Journals from NURS 398 Traditional and Modern Healthcare in SE Asia
2013-01-26 January 22,2013 Exploring Umphang's health system
Today was our first morning in Umphang, Thailand, after the long, windy, 4-hour truck drive to get up here yesterday. We started the day off early at the local state-run hospital, called Umphang Hospital. This hospital has a total of just 60 beds, yet it sees close to an average of 250 patients every day (inpatients and outpatients). Many of these patients include Burmese refugees from the nearby refugee camp, members of the local hill tribes, and many other peoples who are labeled as essentially "non-Thai"citizens (this institution is not financially supported by the Thai government, hence these people are excluded from the Thai "gold card"health insurance system). It was heartwarming to see the small workforce of nurses and doctors who provide free care to the patients at Umphang Hospital, yet it was impossible to ignore the never-ending lines of sad faces and sick children waiting outside for their turn to receive care. That being said, I felt proud to make a personal donation, as well as one from our school, to the hospital before our group left.

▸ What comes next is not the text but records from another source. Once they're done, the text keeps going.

**config.mk**
```make
export PLATFORM = sky130hd
export DESIGN_NAME = mon_handshake
export DESIGN_NICKNAME = d
export VERILOG_FILES = /design/src/rtl/mon_hs_pkg.sv /design/src/rtl/mon_tx_buf.sv /design/src/rtl/mon_tx_fsm.sv /design/src/rtl/mon_rx_fsm.sv /design/src/rtl/mon_handshake.sv
export SDC_FILE = /design/constraint.sdc
export NUM_CORES = 1
export LEC_CHECK = 0
export BUFFER_PORTS_ARGS = -buffer_cell sky130_fd_sc_hd__buf_2
export CAP_MARGIN = 20
export CORE_UTILIZATION = 57
export CTS_CLUSTER_SIZE = 20
export DETAILED_ROUTE_END_ITERATION = 8
export GPL_TIMING_DRIVEN = 0
export PLACE_DENSITY = 0.86
export SETUP_SLACK_MARGIN = 0.2
export SLEW_MARGIN = 10
export SYNTH_ARGS = -nofsm -noshare
export SYNTH_HDL_FRONTEND = slang
export SYNTH_HIERARCHICAL = 1
export SYNTH_SLANG_ARGS = --single-unit
```
**constraint.sdc**
```tcl
create_clock -name clk -period 2.6 [get_ports clk]
set_input_delay 0.65 -clock clk [delete_from_list [all_inputs] [get_ports clk]]
set_output_delay 0.65 -clock clk [all_outputs]
set_load 0.005 [all_outputs]
```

After the hospital visit, we paid a visit to the local malaria clinic and several students volunteered to have their blood tested for malaria (we were all clear!). It was good to see that the community in Umphang and the surrounding areas put forth excellent efforts in preventing the spread of malaria, as evidenced by a decrease in the cases the clinic sees on an annual basis. We stopped at a community clinic shortly after, which followed up with similar statistics and demographics reflecting a decrease in the annual cases of malaria seen within the region surrounding Umphang. The community clinic also focused on reducing child abuse, providing free healthcare/immunization clinics, reducing the number of unplanned pregnancies, and many other health issues that have come up in this region.

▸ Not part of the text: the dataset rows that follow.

$ cat src/rtl/dcoc_pkg.sv
package dcoc_pkg;
  localparam int MAX_CODE = 11;
  typedef logic [3:0] tc_code_t;

  // Map any 4-bit code onto the valid range; reserved codes act as slowest.
  function automatic tc_code_t limit_code(input tc_code_t code);
    return (code > tc_code_t'(MAX_CODE)) ? tc_code_t'(MAX_CODE) : code;
  endfunction

  // Left shift applied to the corrected sample inside the accumulator,
  // which carries BASE_EXP + MAX_CODE fraction bits.
  function automatic logic [3:0] code_to_lshift(input tc_code_t eff);
    return 4'(MAX_CODE) - eff;
  endfunction
endpackage

$ cat src/rtl/dcoc_tc_decode.sv
module dcoc_tc_decode
  import dcoc_pkg::*;
(
  input  logic [3:0] tc_code,
  output logic [3:0] tc_eff,
  output logic [3:0] lshift,
  output logic       tc_reserved
);
  assign tc_eff      = limit_code(tc_code);
  assign lshift      = code_to_lshift(tc_eff);
  assign tc_reserved = (tc_code > 4'(MAX_CODE));
endmodule

$ cat src/rtl/dcoc_correct.sv
module dcoc_correct #(
  parameter int DW = 11
) (
  input  logic                 clk,
  input  logic                 rst_n,
  input  logic                 enable,
  input  logic                 in_valid,
  input  logic signed [DW-1:0] in_sample,
  input  logic signed [DW-1:0] est,
  output logic signed [DW-1:0] corr_y,
  output logic                 corr_clip,
  output logic                 out_valid,
  output logic signed [DW-1:0] out_sample
);
  localparam int EW = DW + 1;
  localparam logic signed [EW-1:0] YMAX = EW'((2 ** (DW - 1)) - 1);
  localparam logic signed [EW-1:0] YMIN = -EW'(2 ** (DW - 1));

  function automatic logic signed [DW-1:0] clamp_sample(input logic signed [EW-1:0] v);
    if (v > YMAX) return DW'(YMAX);
    if (v < YMIN) return DW'(YMIN);
    return DW'(v);
  endfunction

  logic signed [EW-1:0] diff;

  assign diff      = EW'(in_sample) - EW'(est);
  assign corr_clip = enable && ((diff > YMAX) || (diff < YMIN));
  assign corr_y    = enable ? clamp_sample(diff) : in_sample;

  always_ff @(posedge clk) begin
    if (!rst_n) begin
      out_valid  <= 1'b0;
      out_sample <= '0;
    end else begin
      out_valid <= in_valid;
      if (in_valid) out_sample <= corr_y;
    end
  end
endmodule

$ cat src/rtl/dcoc_estimator.sv
module dcoc_estimator #(
  parameter int DW        = 11,
  parameter int FRAC      = 31,
  parameter int ACC_W     = 44,
  parameter int LIMIT_LSB = 10
) (
  input  logic                 clk,
  input  logic                 rst_n,
  input  logic                 enable,
  input  logic                 freeze,
  input  logic                 upd_valid,
  input  logic [3:0]           lshift,
  input  logic signed [DW-1:0] corr_y,
  output logic signed [DW-1:0] est,
  output logic                 acc_update,
  output logic                 acc_clip
);
  localparam logic signed [ACC_W-1:0] ACC_HI = ACC_W'(LIMIT_LSB) <<< FRAC;
  localparam logic signed [ACC_W-1:0] ACC_LO = -ACC_HI;

  logic signed [ACC_W-1:0] acc_q;
  logic signed [ACC_W-1:0] inc;
  logic signed [ACC_W-1:0] sum;
  logic signed [ACC_W-1:0] nxt;

  assign acc_update = enable && !freeze && upd_valid;
  assign inc        = ACC_W'(corr_y) <<< lshift;
  assign sum        = acc_q + inc;
  assign acc_clip   = acc_update && ((sum > ACC_HI) || (sum < ACC_LO));

  always_comb begin
    if (sum > ACC_HI)      nxt = ACC_HI;
    else if (sum < ACC_LO) nxt = ACC_LO;
    else                   nxt = sum;
  end

  always_ff @(posedge clk) begin
    if (!rst_n)          acc_q <= '0;
    else if (!enable)    acc_q <= '0;
    else if (acc_update) acc_q <= nxt;
  end

  assign est = DW'(acc_q >>> FRAC);
endmodule

$ cat src/rtl/dcoc_loop.sv
module dcoc_loop
  import dcoc_pkg::*;
#(
  parameter int DW        = 11,
  parameter int BASE_EXP  = 20,
  parameter int LIMIT_LSB = 10
) (
  input  logic                 clk,
  input  logic                 rst_n,
  input  logic                 cfg_enable,
  input  logic                 cfg_freeze,
  input  logic [3:0]           cfg_tc,
  input  logic                 in_valid,
  input  logic signed [DW-1:0] in_sample,
  output logic                 out_valid,
  output logic signed [DW-1:0] out_sample,
  output logic signed [DW-1:0] est_value
);
  localparam int FRAC  = BASE_EXP + MAX_CODE;
  localparam int ACC_W = DW + FRAC + 2;

  logic [3:0]           tc_eff;
  logic [3:0]           lshift;
  logic                 tc_reserved;
  logic signed [DW-1:0] est;
  logic signed [DW-1:0] corr_y;
  logic                 corr_clip;
  logic                 acc_update;
  logic                 acc_clip;

  dcoc_tc_decode u_tc (
    .tc_code    (cfg_tc),
    .tc_eff     (tc_eff),
    .lshift     (lshift),
    .tc_reserved(tc_reserved)
  );

  dcoc_correct #(.DW(DW)) u_corr (
    .clk       (clk),
    .rst_n     (rst_n),
    .enable    (cfg_enable),
    .in_valid  (in_valid),
    .in_sample (in_sample),
    .est       (est),
    .corr_y    (corr_y),
    .corr_clip (corr_clip),
    .out_valid (out_valid),
    .out_sample(out_sample)
  );

  dcoc_estimator #(
    .DW(DW), .FRAC(FRAC), .ACC_W(ACC_W), .LIMIT_LSB(LIMIT_LSB)
  ) u_est (
    .clk       (clk),
    .rst_n     (rst_n),
    .enable    (cfg_enable),
    .freeze    (cfg_freeze),
    .upd_valid (in_valid),
    .lshift    (lshift),
    .corr_y    (corr_y),
    .est       (est),
    .acc_update(acc_update),
    .acc_clip  (acc_clip)
  );

  assign est_value = est;
endmodule

$ cat config.mk
export PLATFORM = sky130hd
export DESIGN_NAME = dcoc_loop
export DESIGN_NICKNAME = d
export VERILOG_FILES = /design/src/rtl/dcoc_pkg.sv /design/src/rtl/dcoc_tc_decode.sv /design/src/rtl/dcoc_correct.sv /design/src/rtl/dcoc_estimator.sv /design/src/rtl/dcoc_loop.sv
export SDC_FILE = /design/constraint.sdc
export NUM_CORES = 1
export LEC_CHECK = 0
export ABC_AREA = 1
export BUFFER_PORTS_ARGS = -buffer_cell sky130_fd_sc_hd__buf_2
export CELL_PAD_IN_SITES_DETAIL_PLACEMENT = 0
export CELL_PAD_IN_SITES_GLOBAL_PLACEMENT = 2
export CORE_UTILIZATION = 32
export CTS_CLUSTER_DIAMETER = 200
export DETAILED_ROUTE_END_ITERATION = 12
export PLACE_DENSITY = 0.78
export SLEW_MARGIN = 25
export SYNTH_ARGS = -nofsm -noshare
export SYNTH_HDL_FRONTEND = slang
export SYNTH_SLANG_ARGS = --single-unit
$ cat constraint.sdc
create_clock -name clk -period 6.7 [get_ports clk]
set_clock_uncertainty 0.2 [all_clocks]
set_input_delay 0 -clock clk [delete_from_list [all_inputs] [get_ports clk]]
set_output_delay 0 -clock clk [all_outputs]
set_load 0.005 [all_outputs]
Word level (Yosys, flattened, before mapping)
Cells that the tools add are included.
Word-level totals
  flip-flop bits (word level): 56
  input bits: 20
  output and inout port bits: 23
  word-level logic and storage cells: 27
Operators by class
  $add $sub $neg: 3
  order comparisons: 5
  shift-type cells: 1
  multiplexer cells: 11
  reduce and logical (&&, ||, !) cells: 4
Operators with widths (count)
  $mux 44: 2
  $mux 11: 5
  $add 44x44->44: 1
  $gt 44x36->1 const B: 1
  $lt 44x36->1 const B: 1
  $sshl 11x4->44: 1
  $gt 12x11->1 const B: 1
  $lt 12x11->1 const B: 1
  $sub 11x11->12: 1
  $gt 4x4->1 const B: 1
  $mux 4: 1
  $sub 4x4->4 const A: 1
  $mux 1: 3
  $logic_and 1x1->1: 2
  $reduce_and 2->1: 1
  $logic_not 1->1: 1

Longest topological paths before layout
  depth in word-level cells: 12
  mapped depth: 46
  gate-level depth less buffers: 46

Hierarchy
A second synthesis with hierarchy kept.
Unflattened totals
  cell total of the unflattened synthesis: 1465
  area, all modules: 8149.1 sq um
By module, submodules not included
  dcoc_estimator: times used 1, cells each 1233, area an instance 6796.5 sq um, seq. area each 880.8 sq um
  dcoc_correct: times used 1, cells each 219, area an instance 1295.0 sq um, seq. area each 240.2 sq um
  dcoc_tc_decode: times used 1, cells each 13, area an instance 57.6 sq um, seq. area each 0.0 sq um

Worst setup path after synthesis
No wires, ideal clock.
  path type: reg-to-reg
  from: register u_est.acc_q[34]
  to: register u_est.acc_q[13]
  setup time: 132 ps
  data arrival time: 5139 ps
  data required time: 6368 ps
  path slack: 1229 ps
  stages on the path, launching flop included: 43
  buffers on the path: 1
  cell sequence: dfxtp_1 -> inv_1 -> ha_1 -> a21o_1 -> nand2_1 -> nand2_1 -> a21oi_1 -> nor2_1 -> nand2_1 -> nand2_1 -> nand2_1 -> nand2_1 -> nand2_1 -> nand2_1 -> nand2_1 -> nand2_1 -> nor3_1 -> inv_1 -> (+7 left out) -> nand2_1 -> nand2_1 -> nand2_1 -> nand2_1 -> nand2_1 -> nand3b_1 -> nand2_1 -> o21ai_0 -> nand4_1 -> nor3_1 -> nand4_1 -> ha_1 -> inv_1 -> nand2_1 -> clkbuf_1 -> nor2_1 -> nand2_1 -> a21oi_1
On the way
  longest elaborated chain between the ends: 12
Ends and longest elaborated chain
  start: declaration: RTL line dcoc_estimator.sv:21  | logic signed [ACC_W-1:0] acc_q;
  start signal: assignment: RTL line dcoc_estimator.sv:40  | else if (acc_update) acc_q <= nxt;
  $sub 11x11->12: RTL line dcoc_correct.sv:27  | assign diff = EW'(in_sample) - EW'(est);
  $lt 12x11->1
  $mux 1 (2 in a row): RTL line dcoc_correct.sv:21  | if (v < YMIN) return DW'(YMIN);
  $mux 11: RTL line dcoc_correct.sv:22  | return DW'(v);
  $mux 11: RTL line dcoc_correct.sv:21
  $mux 11: RTL line dcoc_correct.sv:29  | assign corr_y = enable ? clamp_sample(diff) : in_sample;
  $sshl 11x4->44: RTL line dcoc_estimator.sv:27  | assign inc = ACC_W'(corr_y) <<< lshift;
  $add 44x44->44 *: RTL line dcoc_estimator.sv:28  | assign sum = acc_q + inc;
  $lt 44x36->1
  $mux 44: RTL line dcoc_estimator.sv:33  | else if (sum < ACC_LO) nxt = ACC_LO;
  $mux 44 *: RTL line dcoc_estimator.sv:32  | if (sum > ACC_HI) nxt = ACC_HI;
Every way passes the cells marked *; elsewhere a longest branch is shown, timed or not. The select of a mux whose other input is x is not followed.
A chain may end at the register's enable or synchronous reset.

Final worst setup path
  from: input port in_sample[0]
  to: register u_est.acc_q[4]
On the way
  longest elaborated chain between the ends: 12
Ends and longest elaborated chain
  start: declaration: RTL line dcoc_loop.sv:14  | input logic signed [DW-1:0] in_sample,
  $sub 11x11->12: RTL line dcoc_correct.sv:27
  $lt 12x11->1
  $mux 1 (2 in a row): RTL line dcoc_correct.sv:21
  $mux 11: RTL line dcoc_correct.sv:22
  $mux 11: RTL line dcoc_correct.sv:21
  $mux 11 *: RTL line dcoc_correct.sv:29
  $sshl 11x4->44 *: RTL line dcoc_estimator.sv:27
  $add 44x44->44 *: RTL line dcoc_estimator.sv:28
  $lt 44x36->1
  $mux 44: RTL line dcoc_estimator.sv:33
  $mux 44 *: RTL line dcoc_estimator.sv:32
Marked as above.

==> metrics.md <==
| Metric | Value |
|---|---|
| CTS buffer count | `5` |
| CTS clk-pin slew, worst paths | `0.08 ns` |
| Worst Max-Slew Pin Slew | `between 0.8 and 0.9 ns` |
| Initial Utilization | `between 30% and 40%` |
| Max_cap viols | `0` |
| Initial antenna violation count | `0` |
| I/O pins | `43` |
| DRT antenna net count | `0` |
| Vias in the first global route | `8015` |
| Crit path buffers/inverters | `8` |
| H-tree depth | `2` |
| Core area | `~0.023 mm^2` |
| DR WL/cell | `16.1 um` |
| PortBufs | `42` |
| Synth Area in XOR/XNOR | `2.27%` |
| # fillers | `2667` |
| GRT Residual Overflow | `0` |
| Final Hold Viols | `0` |
| Number of synthesized flops with an enable pin | `0` |
| Non-filler cells, final | `between 1500 and 2000` |
| Pleak | `between 0.004 and 0.005 uW` |
| Critical Path RT | `6.74 ns` |
| Synth Register Bits | `56` |
| YS warnings | `0` |
| All-Layer GR Usage | `between 20% and 30%` |
| Sequential cell area fraction in the yosys report | `15.3%` |
| Asr flop ratio synth | `0%` |
| Share of cells above drive strength 1 | `7.47%` |
| Vias per cell | `4.87` |
| Clk sinks | `56` |
| Total number of vias | `a little over 8000` |
| Setup Buffers After CTS | `0` |
| Syn_area_per_cell | `5.38 um^2` |
| Peak VDD IR | `0.0000863 V` |
| GR peak layer | `met2` |
| Final setup viols | `0` |
| First-pass GRT wire length | `43.0 mm` |
| Layout Nets | `approximately 1500` |
| Synth area leader | `nand2_1` |
| GR Util met2 | `41.0%` |
| Mapped Nets | `~1400` |
| Commonest non-fill, non-tap cell in the layout | `nand2_1` |
| Most common cell on crit path | `nand2_1` |
| Clock power share | `26.7%` |
| RD Place Congestion | `0.878` |
| Synth top area share | `26.3%` |
| Clock Tree Buf Depth | `2` |
| CP max FO | `34` |
| Crit share post-route | `roughly nine tenths` |
| Delay-heaviest family, CP | `simple AND/OR/NAND/NOR gates` |
| Switching Share | `between 40% and 50%` |
| Slack of the critical path | `0.634 ns` |
| Drt first pass iters | `5` |
| Combinational power share | `between 40 and 50%` |
| Worst EP arrival | `6.10 ns` |
| Die Ht | `between 150 and 200 um` |
| Most used DFF post-synth | `dfxtp_1` |
| Synth Area in Simple Gates | `45.9%` |
| Die W | `153 um` |
| P_int | `630 uW` |
| Crit Path Category | `input port to register` |
| Hold slack | `roughly 0.057 ns` |
| Mux contribution to synthesized area | `0%` |
| Unique masters post-synth | `36` |
| Fmax | `165 MHz` |
| Crit. End Element | `register` |
| Final WL | `between 20 and 30 mm` |
| Final instance area | `0.00811 mm^2` |
| Max-slew violations | `0` |
| Power Dens Cells | `133 mW/mm^2` |
| Pin count of the biggest net entering global routing | `43` |
| Placed Cells | `between 1500 and 2000` |
| Pwr Total | `about 1100 uW` |
| Status | `finished, final reports clean` |
| Adder-Cell Fraction of Synth Area | `9.92%` |
| Top post-synthesis cells by area | `nand2_1, dfxtp_1, inv_1` |
| Hold Path Class | `input port to register` |
| Final min period | `6.07 ns` |
| Rows | `55` |
| Global Route met1 Usage | `30.8%` |
| Synth Area in Compound Gates | `13.1%` |
| DP HPWL | `22.5 mm` |
| Drt drc | `0` |
| Pre-CTS setup slack | `0.288 ns` |
| CTS tree | `built` |
| Worst slew margin | `41.0%` |
| Clock Latency Late Sink | `approximately 0.31 ns` |
| Synth Cell Area | `between 0.007 and 0.008 mm^2` |
| DRT iter0 DRCs | `522` |
| Met3 Resource Use GR | `around 2.3%` |
| Synthesized instance count | `1364` |
| CTS root buf | `clkbuf_16` |
| Placed Area | `0.00782 mm^2` |
| Die area | `around 0.024 mm^2` |
| Seq pwr share | `32.1%` |
| Crit path launch type | `input port` |
| CP peak stage delay | `0.53 ns` |
| Worst path slowest cell | `dlygate4sd3_1` |
| Largest family of logic cells by synthesized area | `simple AND/OR/NAND/NOR gates` |
| # diodes | `0` |
| Most frequent cells in the layout | `nand2_1, inv_1, nor2_1, a21oi_1, nand3_1` |
| Area grow syn2layout | `10.6%` |
| Psw | `447 uW` |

It is my hope that the community clinic and the malaria clinic will be helpful in lowering the unproportionally high number of patients that are seen on a daily basis at the Umphang Hopsital. Aditionally, all of us students were inspired to come back and volunteer at the Umphang Hospital to further aid the people of Umphang who badly need medical attention; of course, we may have to learn a new language or two first!